Escucha la entrevista completa en el siguiente podcast en Mercado Abierto:

Entrevista de fondos | Mercer España

Hablamos con Romualdo Trancho, responsable de Ventas, Soluciones de Inversión y Servicios OCIO en Mercer España

Una historia de casi 80 años al servicio del inversor institucional

Mercer nació en Canadá en los años 40 "mejorando el bienestar financiero de los empleados de nuestros clientes, asesorando a planes de pensiones de empleo", explica Trancho. La compañía, que desde 1959 forma parte del grupo Marsh McLennan, se ha convertido en "el primer asesor de inversiones en el mundo con unos activos bajo asesoramiento por encima de los 17 trillones de dólares", que el propio experto equipara a 17 o 18 veces el PIB español.

La firma opera en tres grandes líneas de negocio: consultoría de inversiones, selección de gestores con un equipo de 230 analistas que cubren "75.000 estrategias de aproximadamente 12.000 gestores en todo el mundo", y gestión delegada con "casi 700 mil millones de dólares" bajo gestión.

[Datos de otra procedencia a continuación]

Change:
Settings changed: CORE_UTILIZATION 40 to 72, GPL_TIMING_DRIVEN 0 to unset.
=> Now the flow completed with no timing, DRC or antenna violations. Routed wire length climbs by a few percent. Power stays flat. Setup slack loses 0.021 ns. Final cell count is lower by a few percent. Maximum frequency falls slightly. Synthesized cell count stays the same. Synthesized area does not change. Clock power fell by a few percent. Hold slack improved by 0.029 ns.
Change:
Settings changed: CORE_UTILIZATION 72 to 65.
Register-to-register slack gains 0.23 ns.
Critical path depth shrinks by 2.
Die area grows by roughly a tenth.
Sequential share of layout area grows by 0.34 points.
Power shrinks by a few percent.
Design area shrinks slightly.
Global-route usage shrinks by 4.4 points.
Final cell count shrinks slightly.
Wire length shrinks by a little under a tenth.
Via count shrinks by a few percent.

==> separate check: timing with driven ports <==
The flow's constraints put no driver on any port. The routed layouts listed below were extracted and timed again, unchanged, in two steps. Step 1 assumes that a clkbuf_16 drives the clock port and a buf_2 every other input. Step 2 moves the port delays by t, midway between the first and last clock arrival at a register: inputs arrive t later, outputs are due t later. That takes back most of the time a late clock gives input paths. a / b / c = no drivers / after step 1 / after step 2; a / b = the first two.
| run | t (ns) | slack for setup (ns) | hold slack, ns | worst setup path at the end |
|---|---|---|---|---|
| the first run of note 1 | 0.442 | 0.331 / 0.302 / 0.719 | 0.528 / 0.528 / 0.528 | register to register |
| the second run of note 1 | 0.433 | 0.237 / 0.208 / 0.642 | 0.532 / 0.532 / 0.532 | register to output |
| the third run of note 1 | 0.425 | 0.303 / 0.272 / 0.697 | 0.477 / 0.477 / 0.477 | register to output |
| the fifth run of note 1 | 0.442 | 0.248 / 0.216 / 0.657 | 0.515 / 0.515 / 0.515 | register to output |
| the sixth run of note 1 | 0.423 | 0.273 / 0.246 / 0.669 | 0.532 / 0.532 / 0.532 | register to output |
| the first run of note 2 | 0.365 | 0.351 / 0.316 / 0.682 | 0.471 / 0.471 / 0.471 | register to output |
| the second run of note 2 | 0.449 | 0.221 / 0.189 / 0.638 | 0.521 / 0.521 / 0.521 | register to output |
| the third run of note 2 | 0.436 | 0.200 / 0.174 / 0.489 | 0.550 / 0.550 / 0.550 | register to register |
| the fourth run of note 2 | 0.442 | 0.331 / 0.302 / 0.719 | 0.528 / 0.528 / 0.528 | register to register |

Riesgos geopolíticos y complacencia del inversor

Trancho identifica dos riesgos principales en el panorama actual. Desde el punto de vista de mercados, "el riesgo que vemos en el corto plazo es todo lo relacionado con la geopolítica", mientras que para el inversor, "el riesgo más acuciante que vemos ahora es el riesgo de complacencia" debido a la abundante liquidez existente.

Respecto a la sostenibilidad, el directivo considera que "estamos entrando en una fase de pragmatismo", alejándose de las modas para centrarse en "un interés real" por parte de family offices, fundaciones y compañías de seguros que buscan "un retorno sostenible o de inversiones de impacto". Sobre los riesgos de la Inteligencia Artificial, Romualdo es tajante y pese a tener claro que ayudará a automatizar ciertas herramientas, tiene claro que "el factor humano" seguirá siendo decisivo.